What kind of practices help you to get into the mindset of those darker or more difficult characters?

I listen to a lot of kind of firsthand accounts, a lot of confessions… I mean, I don't use this for inspiration, I actually find this kind of distasteful. I find looking for “inspiration” in real people who did something like that to be genuinely distasteful. It’s more about trying to find a level of understanding something that we as human beings cannot comprehend. It's trying to find a comfort within your own body about how you disassociate from those kinds of things and how you lose any feeling from those relationships and see those things as objects. Unfortunately, I'm an empathetic person, so getting comfortable with the idea of that stuff was hard.

“You want to have these big, larger than life characters so that you can remove your ordinary self and get into the different mindset.”

You once said that that challenge of discomfort is something that really gets your adrenaline going as an actor.

For example, with my new series Shining Girls, my character Harper Curtis is a serial killer, and he’s someone that's so far away from who I am as a human being… I had to find some complexity within the character, like, what's the most interesting version of him that I can explore? How can we make these scenes more interesting so that he's more than just the Boogeyman? The challenge of discomfort for him was also of course the violence.
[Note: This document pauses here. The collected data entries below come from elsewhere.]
===== src/rtl/seq_divider.sv =====
`default_nettype none
// ============================================================================
//  Module      : seq_divider
//  Description : Multi-cycle restoring integer divider for MIPS DIV/DIVU.
//                Performs one trial subtraction per clock, WIDTH iterations,
//                followed by one sign-fixup cycle. The quotient goes to LO
//                and the remainder to HI. The pipeline stalls on busy until
//                done.
//                Optional feature: define SEQ_DIVIDER_SIGNED_EN to compile in
//                signed (DIV) support. Without it every operation is DIVU
//                and is_signed is ignored. Latency is the same either way.
//  Revision    : 1.0 - initial release
// ============================================================================
module seq_divider #(
    parameter int WIDTH = 32
) (
    input  logic             clk,
    input  logic             rst_n,
    input  logic             start,
    input  logic             is_signed,
    input  logic [WIDTH-1:0] dividend,
    input  logic [WIDTH-1:0] divisor,
    output logic             busy,
    output logic             done,
    output logic [WIDTH-1:0] quotient,
    output logic [WIDTH-1:0] remainder,
    output logic             div_by_zero
);

    // ------------------------------------------------------------------------
    // Constants
    // ------------------------------------------------------------------------
    localparam int                C_CNT_W    = $clog2(WIDTH + 1);
    localparam logic [C_CNT_W-1:0] C_CNT_INIT = C_CNT_W'(WIDTH);
    localparam logic [C_CNT_W-1:0] C_CNT_ONE  = C_CNT_W'(1);

    localparam logic [1:0] C_S_IDLE = 2'd0;
    localparam logic [1:0] C_S_RUN  = 2'd1;
    localparam logic [1:0] C_S_FIX  = 2'd2;

    // ------------------------------------------------------------------------
    // Declarations
    // ------------------------------------------------------------------------
    logic [1:0]         r_state;
    logic [1:0]         w_state_nxt;

    logic [WIDTH-1:0]   r_rem;      // partial remainder
    logic [WIDTH-1:0]   r_acc;      // dividend bits shifting out, quotient bits shifting in
    logic [WIDTH-1:0]   r_dvs;      // divisor magnitude
    logic [WIDTH-1:0]   r_orig;     // original dividend, returned on divide-by-zero
    logic [C_CNT_W-1:0] r_cnt;

    logic               w_load;
    logic               w_step;
    logic               w_fix;

    logic [WIDTH-1:0]   w_dvd_abs;
    logic [WIDTH-1:0]   w_dvs_abs;

    logic [WIDTH:0]     w_shift;
    logic [WIDTH:0]     w_diff;
    logic               w_fits;

    logic               w_dvs_zero;
    logic [WIDTH-1:0]   w_q_final;
    logic [WIDTH-1:0]   w_r_final;

    // ------------------------------------------------------------------------
    // Control decode
    // ------------------------------------------------------------------------
    assign w_load = (r_state == C_S_IDLE) && start;
    assign w_step = (r_state == C_S_RUN);
    assign w_fix  = (r_state == C_S_FIX);

    // busy covers RUN and FIX; it drops in the done cycle so a new start is
    // accepted there without a bubble.
    assign busy = (r_state != C_S_IDLE);

    // ------------------------------------------------------------------------
    // Operand conditioning
    // ------------------------------------------------------------------------
`ifdef SEQ_DIVIDER_SIGNED_EN
    logic w_dvd_neg;
    logic w_dvs_neg;
    logic r_q_neg;    // quotient sign: XOR of operand signs
    logic r_r_neg;    // remainder sign: follows the dividend

    assign w_dvd_neg = is_signed && dividend[WIDTH-1];
    assign w_dvs_neg = is_signed && divisor[WIDTH-1];
    // The most negative value maps onto itself, which reads correctly as
    // the unsigned magnitude 2^(WIDTH-1).
    assign w_dvd_abs = w_dvd_neg ? (~dividend + 1'b1) : dividend;
    assign w_dvs_abs = w_dvs_neg ? (~divisor  + 1'b1) : divisor;

    // Capture the result signs alongside the operands
    always_ff @(posedge clk) begin
        if (!rst_n) begin
            r_q_neg <= 1'b0;
            r_r_neg <= 1'b0;
        end else if (w_load) begin
            r_q_neg <= w_dvd_neg ^ w_dvs_neg;
            r_r_neg <= w_dvd_neg;
        end
    end
`else
    logic w_unused_is_signed;

    assign w_unused_is_signed = is_signed;
    assign w_dvd_abs          = dividend;
    assign w_dvs_abs          = divisor;
`endif

    // ------------------------------------------------------------------------
    // Trial subtraction. The shifted remainder is always below twice the
    // divisor, so a WIDTH+1-bit difference is enough: its top bit is the
    // borrow and therefore the "does not fit" flag.
    // ------------------------------------------------------------------------
    assign w_shift = {r_rem, r_acc[WIDTH-1]};
    assign w_diff  = w_shift - {1'b0, r_dvs};
    assign w_fits  = ~w_diff[WIDTH];

    // ------------------------------------------------------------------------
    // Result fixup
    // ------------------------------------------------------------------------
    assign w_dvs_zero = (r_dvs == '0);

`ifdef SEQ_DIVIDER_SIGNED_EN
    assign w_q_final = w_dvs_zero ? {WIDTH{1'b1}}
                     : (r_q_neg ? (~r_acc + 1'b1) : r_acc);
    assign w_r_final = w_dvs_zero ? r_orig
                     : (r_r_neg ? (~r_rem + 1'b1) : r_rem);
`else
    assign w_q_final = w_dvs_zero ? {WIDTH{1'b1}} : r_acc;
    assign w_r_final = w_dvs_zero ? r_orig : r_rem;
`endif

    // ------------------------------------------------------------------------
    // State register
    // ------------------------------------------------------------------------
    // Hold the current FSM state; reset returns to IDLE
    always_ff @(posedge clk) begin
        if (!rst_n) begin
            r_state <= C_S_IDLE;
        end else begin
            r_state <= w_state_nxt;
        end
    end

    // Next-state logic: IDLE -> RUN on start, RUN for WIDTH cycles, one FIX cycle
    always_comb begin
        w_state_nxt = r_state;
        case (r_state)
            C_S_IDLE: begin
                if (start) begin
                    w_state_nxt = C_S_RUN;
                end
            end
            C_S_RUN: begin
                if (r_cnt == C_CNT_ONE) begin
                    w_state_nxt = C_S_FIX;
                end
            end
            C_S_FIX: begin
                w_state_nxt = C_S_IDLE;
            end
            default: begin
                w_state_nxt = C_S_IDLE;
            end
        endcase
    end

    // ------------------------------------------------------------------------
    // Datapath
    // ------------------------------------------------------------------------
    // Load operands on accept, then one restoring step per RUN cycle
    always_ff @(posedge clk) begin
        if (!rst_n) begin
            r_rem  <= '0;
            r_acc  <= '0;
            r_dvs  <= '0;
            r_orig <= '0;
            r_cnt  <= '0;
        end else if (w_load) begin
            r_rem  <= '0;
            r_acc  <= w_dvd_abs;
            r_dvs  <= w_dvs_abs;
            r_orig <= dividend;
            r_cnt  <= C_CNT_INIT;
        end else if (w_step) begin
            r_rem  <= w_fits ? w_diff[WIDTH-1:0] : w_shift[WIDTH-1:0];
            r_acc  <= {r_acc[WIDTH-2:0], w_fits};
            r_cnt  <= r_cnt - C_CNT_ONE;
        end
    end

    // Publish results and pulse done in FIX; results hold until the next FIX
    always_ff @(posedge clk) begin
        if (!rst_n) begin
            done        <= 1'b0;
            quotient    <= '0;
            remainder   <= '0;
            div_by_zero <= 1'b0;
        end else begin
            done <= w_fix;
            if (w_fix) begin
                quotient    <= w_q_final;
                remainder   <= w_r_final;
                div_by_zero <= w_dvs_zero;
            end
        end
    end

endmodule
`default_nettype wire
And someone asked me recently, “If you know you’re going to be uncomfortable with it, why would you do it?” That was an interesting question! I think it’s because I also am a dancer, because I've been in other movies and shows and things where you do physical things, you don't approach it emotionally when you read it. You kind of disassociate from the behavior and the violent mindset.

So does an emotionally demanding role pose more of a challenge to you than a physically demanding one?

It’s funny; I never separate them. Weirdly, it's all just kind of part of the same thing. The mental informs the physical, you know, if a person's opinion of themselves mentally is, “I am nothing, I am worthless, I am shit,” then obviously that affects the physical nature of the character. I find them all connected.

The actor Tahar Rahim says that the hardest roles for him to play are actually the average, normal guys who live a happy, simple life. He says that it feels too common, like he’s not actually creating anything.

I do understand what he means! And the acting that I'm most impressed by is exactly what you’re referring to: when he's just an ordinary person. Because I'm like, “How do you do that though?” (Laughs) As an actor, you are looking for things to hang on to. You're looking for some difference from yourself, or you're looking for some difference from society. You want to have these big, larger than life characters so that you can remove your ordinary self and get into the different mindset.

Is that the magic of acting for you? The fantasy element of becoming a character who is so different to you?

Yeah, but I mean, the caveat is that your role is only going to be as interesting as the writing allows it to be. So as much as I want to explore the behavior of someone else, there might not be enough real estate for that. I’m lucky that all the roles I've been very fortunate to play have been fulfilling enough to kind of feel like I did get to scratch that itch. For me, the dream is that your work sticks with people — whether that's successful or not, we have no control over that, unfortunately. But I know that the work that resonates with me from other actors, the things that I refer to even subconsciously, are these tiny little moments of connection. The things that just stay with you forever. If I have even one of those characters, I'll be happy.